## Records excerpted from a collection
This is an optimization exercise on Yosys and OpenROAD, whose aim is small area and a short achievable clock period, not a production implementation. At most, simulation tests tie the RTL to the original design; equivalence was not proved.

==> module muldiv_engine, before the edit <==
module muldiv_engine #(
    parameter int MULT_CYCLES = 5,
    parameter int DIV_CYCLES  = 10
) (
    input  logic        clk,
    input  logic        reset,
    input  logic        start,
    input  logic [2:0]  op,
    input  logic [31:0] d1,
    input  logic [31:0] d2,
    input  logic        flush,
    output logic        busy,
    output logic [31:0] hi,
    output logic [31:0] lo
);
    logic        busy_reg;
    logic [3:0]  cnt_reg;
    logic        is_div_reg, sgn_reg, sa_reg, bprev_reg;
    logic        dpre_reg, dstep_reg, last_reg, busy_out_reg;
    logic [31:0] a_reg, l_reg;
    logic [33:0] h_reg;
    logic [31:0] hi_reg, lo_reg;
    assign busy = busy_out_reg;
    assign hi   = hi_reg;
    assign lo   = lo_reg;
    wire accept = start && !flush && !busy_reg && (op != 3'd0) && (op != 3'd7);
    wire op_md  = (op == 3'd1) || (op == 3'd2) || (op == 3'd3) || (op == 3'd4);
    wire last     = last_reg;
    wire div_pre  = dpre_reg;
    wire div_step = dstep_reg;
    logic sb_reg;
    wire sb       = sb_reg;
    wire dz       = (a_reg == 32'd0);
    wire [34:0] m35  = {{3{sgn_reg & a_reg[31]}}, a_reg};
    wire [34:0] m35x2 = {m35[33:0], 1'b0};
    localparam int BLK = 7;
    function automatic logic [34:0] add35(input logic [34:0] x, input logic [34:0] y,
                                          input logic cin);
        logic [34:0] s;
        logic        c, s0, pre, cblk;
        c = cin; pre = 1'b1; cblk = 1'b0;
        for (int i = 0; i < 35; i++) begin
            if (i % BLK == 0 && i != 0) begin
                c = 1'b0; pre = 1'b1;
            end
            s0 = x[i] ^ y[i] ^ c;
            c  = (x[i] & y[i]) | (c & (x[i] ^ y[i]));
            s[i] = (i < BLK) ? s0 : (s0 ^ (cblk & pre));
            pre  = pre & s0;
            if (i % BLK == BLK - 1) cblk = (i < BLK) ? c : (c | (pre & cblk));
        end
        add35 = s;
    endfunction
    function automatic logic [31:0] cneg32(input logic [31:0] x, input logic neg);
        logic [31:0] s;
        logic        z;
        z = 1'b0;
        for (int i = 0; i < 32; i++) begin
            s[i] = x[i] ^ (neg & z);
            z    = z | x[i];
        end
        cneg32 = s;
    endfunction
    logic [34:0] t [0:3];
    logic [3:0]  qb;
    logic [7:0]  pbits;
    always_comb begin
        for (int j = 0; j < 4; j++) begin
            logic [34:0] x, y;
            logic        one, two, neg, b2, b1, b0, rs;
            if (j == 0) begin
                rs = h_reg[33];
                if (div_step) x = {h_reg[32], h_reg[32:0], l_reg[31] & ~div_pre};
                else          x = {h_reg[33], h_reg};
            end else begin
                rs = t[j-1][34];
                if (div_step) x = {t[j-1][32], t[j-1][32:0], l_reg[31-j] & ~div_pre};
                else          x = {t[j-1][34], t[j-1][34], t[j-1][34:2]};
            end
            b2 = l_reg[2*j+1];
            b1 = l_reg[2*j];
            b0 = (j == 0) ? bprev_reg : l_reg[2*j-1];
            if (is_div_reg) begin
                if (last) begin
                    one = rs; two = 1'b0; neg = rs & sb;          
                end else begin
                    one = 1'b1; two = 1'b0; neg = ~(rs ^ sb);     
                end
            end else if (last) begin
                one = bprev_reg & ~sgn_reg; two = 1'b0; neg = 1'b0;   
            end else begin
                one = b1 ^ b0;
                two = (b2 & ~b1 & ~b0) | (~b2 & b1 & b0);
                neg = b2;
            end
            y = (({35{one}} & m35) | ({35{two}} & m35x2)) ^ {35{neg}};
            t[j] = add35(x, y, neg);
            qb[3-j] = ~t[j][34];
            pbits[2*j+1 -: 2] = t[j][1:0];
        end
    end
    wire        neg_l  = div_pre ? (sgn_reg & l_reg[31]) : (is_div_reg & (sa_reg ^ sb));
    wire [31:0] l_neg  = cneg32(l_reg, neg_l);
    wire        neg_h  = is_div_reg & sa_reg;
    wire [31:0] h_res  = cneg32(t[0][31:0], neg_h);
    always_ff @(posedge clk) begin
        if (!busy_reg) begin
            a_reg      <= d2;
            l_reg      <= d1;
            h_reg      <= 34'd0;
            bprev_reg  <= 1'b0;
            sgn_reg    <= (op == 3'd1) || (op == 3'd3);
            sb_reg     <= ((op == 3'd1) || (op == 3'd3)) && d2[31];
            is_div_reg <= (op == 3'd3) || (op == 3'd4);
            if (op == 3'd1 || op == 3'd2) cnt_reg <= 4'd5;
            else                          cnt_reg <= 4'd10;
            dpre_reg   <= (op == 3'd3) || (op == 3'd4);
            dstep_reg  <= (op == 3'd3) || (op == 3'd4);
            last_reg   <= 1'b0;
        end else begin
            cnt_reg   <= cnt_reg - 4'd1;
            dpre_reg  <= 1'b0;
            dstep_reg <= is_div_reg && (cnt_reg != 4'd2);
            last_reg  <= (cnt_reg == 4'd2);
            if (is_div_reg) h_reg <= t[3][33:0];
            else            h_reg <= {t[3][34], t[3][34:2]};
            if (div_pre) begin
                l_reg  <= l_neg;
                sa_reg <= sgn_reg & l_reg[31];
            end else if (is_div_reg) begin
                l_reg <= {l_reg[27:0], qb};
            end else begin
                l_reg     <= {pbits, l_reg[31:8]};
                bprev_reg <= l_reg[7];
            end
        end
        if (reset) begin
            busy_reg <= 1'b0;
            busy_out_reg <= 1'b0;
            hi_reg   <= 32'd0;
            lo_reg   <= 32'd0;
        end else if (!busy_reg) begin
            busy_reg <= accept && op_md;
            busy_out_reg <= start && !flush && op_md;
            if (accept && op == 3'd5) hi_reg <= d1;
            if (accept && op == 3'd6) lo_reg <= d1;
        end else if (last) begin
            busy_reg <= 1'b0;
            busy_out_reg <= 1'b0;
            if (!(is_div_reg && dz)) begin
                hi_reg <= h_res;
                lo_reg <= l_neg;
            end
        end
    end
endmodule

## TRY IT
For this exercise, restate each of the entries without any deviation.

## WRITTEN ANSWER
This is an optimization exercise on Yosys and OpenROAD, whose aim is small area and a short achievable clock period, not a production implementation. At most, simulation tests tie the RTL to the original design; equivalence was not proved.

==> module muldiv_engine, before the edit <==
module muldiv_engine #(
    parameter int MULT_CYCLES = 5,
    parameter int DIV_CYCLES  = 10
) (
    input  logic        clk,
    input  logic        reset,
    input  logic        start,
    input  logic [2:0]  op,
    input  logic [31:0] d1,
    input  logic [31:0] d2,
    input  logic        flush,
    output logic        busy,
    output logic [31:0] hi,
    output logic [31:0] lo
);
    logic        busy_reg;
    logic [3:0]  cnt_reg;
    logic        is_div_reg, sgn_reg, sa_reg, bprev_reg;
    logic        dpre_reg, dstep_reg, last_reg, busy_out_reg;
    logic [31:0] a_reg, l_reg;
    logic [33:0] h_reg;
    logic [31:0] hi_reg, lo_reg;
    assign busy = busy_out_reg;
    assign hi   = hi_reg;
    assign lo   = lo_reg;
    wire accept = start && !flush && !busy_reg && (op != 3'd0) && (op != 3'd7);
    wire op_md  = (op == 3'd1) || (op == 3'd2) || (op == 3'd3) || (op == 3'd4);
    wire last     = last_reg;
    wire div_pre  = dpre_reg;
    wire div_step = dstep_reg;
    logic sb_reg;
    wire sb       = sb_reg;
    wire dz       = (a_reg == 32'd0);
    wire [34:0] m35  = {{3{sgn_reg & a_reg[31]}}, a_reg};
    wire [34:0] m35x2 = {m35[33:0], 1'b0};
    localparam int BLK = 7;
    function automatic logic [34:0] add35(input logic [34:0] x, input logic [34:0] y,
                                          input logic cin);
        logic [34:0] s;
        logic        c, s0, pre, cblk;
        c = cin; pre = 1'b1; cblk = 1'b0;
        for (int i = 0; i < 35; i++) begin
            if (i % BLK == 0 && i != 0) begin
                c = 1'b0; pre = 1'b1;
            end
            s0 = x[i] ^ y[i] ^ c;
            c  = (x[i] & y[i]) | (c & (x[i] ^ y[i]));
            s[i] = (i < BLK) ? s0 : (s0 ^ (cblk & pre));
            pre  = pre & s0;
            if (i % BLK == BLK - 1) cblk = (i < BLK) ? c : (c | (pre & cblk));
        end
        add35 = s;
    endfunction
    function automatic logic [31:0] cneg32(input logic [31:0] x, input logic neg);
        logic [31:0] s;
        logic        z;
        z = 1'b0;
        for (int i = 0; i < 32; i++) begin
            s[i] = x[i] ^ (neg & z);
            z    = z | x[i];
        end
        cneg32 = s;
    endfunction
    logic [34:0] t [0:3];
    logic [3:0]  qb;
    logic [7:0]  pbits;
    always_comb begin
        for (int j = 0; j < 4; j++) begin
            logic [34:0] x, y;
            logic        one, two, neg, b2, b1, b0, rs;
            if (j == 0) begin
                rs = h_reg[33];
                if (div_step) x = {h_reg[32], h_reg[32:0], l_reg[31] & ~div_pre};
                else          x = {h_reg[33], h_reg};
            end else begin
                rs = t[j-1][34];
                if (div_step) x = {t[j-1][32], t[j-1][32:0], l_reg[31-j] & ~div_pre};
                else          x = {t[j-1][34], t[j-1][34], t[j-1][34:2]};
            end
            b2 = l_reg[2*j+1];
            b1 = l_reg[2*j];
            b0 = (j == 0) ? bprev_reg : l_reg[2*j-1];
            if (is_div_reg) begin
                if (last) begin
                    one = rs; two = 1'b0; neg = rs & sb;          
                end else begin
                    one = 1'b1; two = 1'b0; neg = ~(rs ^ sb);     
                end
            end else if (last) begin
                one = bprev_reg & ~sgn_reg; two = 1'b0; neg = 1'b0;   
            end else begin
                one = b1 ^ b0;
                two = (b2 & ~b1 & ~b0) | (~b2 & b1 & b0);
                neg = b2;
            end
            y = (({35{one}} & m35) | ({35{two}} & m35x2)) ^ {35{neg}};
            t[j] = add35(x, y, neg);
            qb[3-j] = ~t[j][34];
            pbits[2*j+1 -: 2] = t[j][1:0];
        end
    end
    wire        neg_l  = div_pre ? (sgn_reg & l_reg[31]) : (is_div_reg & (sa_reg ^ sb));
    wire [31:0] l_neg  = cneg32(l_reg, neg_l);
    wire        neg_h  = is_div_reg & sa_reg;
    wire [31:0] h_res  = cneg32(t[0][31:0], neg_h);
    always_ff @(posedge clk) begin
        if (!busy_reg) begin
            a_reg      <= d2;
            l_reg      <= d1;
            h_reg      <= 34'd0;
            bprev_reg  <= 1'b0;
            sgn_reg    <= (op == 3'd1) || (op == 3'd3);
            sb_reg     <= ((op == 3'd1) || (op == 3'd3)) && d2[31];
            is_div_reg <= (op == 3'd3) || (op == 3'd4);
            if (op == 3'd1 || op == 3'd2) cnt_reg <= 4'd5;
            else                          cnt_reg <= 4'd10;
            dpre_reg   <= (op == 3'd3) || (op == 3'd4);
            dstep_reg  <= (op == 3'd3) || (op == 3'd4);
            last_reg   <= 1'b0;
        end else begin
            cnt_reg   <= cnt_reg - 4'd1;
            dpre_reg  <= 1'b0;
            dstep_reg <= is_div_reg && (cnt_reg != 4'd2);
            last_reg  <= (cnt_reg == 4'd2);
            if (is_div_reg) h_reg <= t[3][33:0];
            else            h_reg <= {t[3][34], t[3][34:2]};
            if (div_pre) begin
                l_reg  <= l_neg;
                sa_reg <= sgn_reg & l_reg[31];
            end else if (is_div_reg) begin
                l_reg <= {l_reg[27:0], qb};
            end else begin
                l_reg     <= {pbits, l_reg[31:8]};
                bprev_reg <= l_reg[7];
            end
        end
        if (reset) begin
            busy_reg <= 1'b0;
            busy_out_reg <= 1'b0;
            hi_reg   <= 32'd0;
            lo_reg   <= 32'd0;
        end else if (!busy_reg) begin
            busy_reg <= accept && op_md;
            busy_out_reg <= start && !flush && op_md;
            if (accept && op == 3'd5) hi_reg <= d1;
            if (accept && op == 3'd6) lo_reg <= d1;
        end else if (last) begin
            busy_reg <= 1'b0;
            busy_out_reg <= 1'b0;
            if (!(is_div_reg && dz)) begin
                hi_reg <= h_res;
                lo_reg <= l_neg;
            end
        end
    end
endmodule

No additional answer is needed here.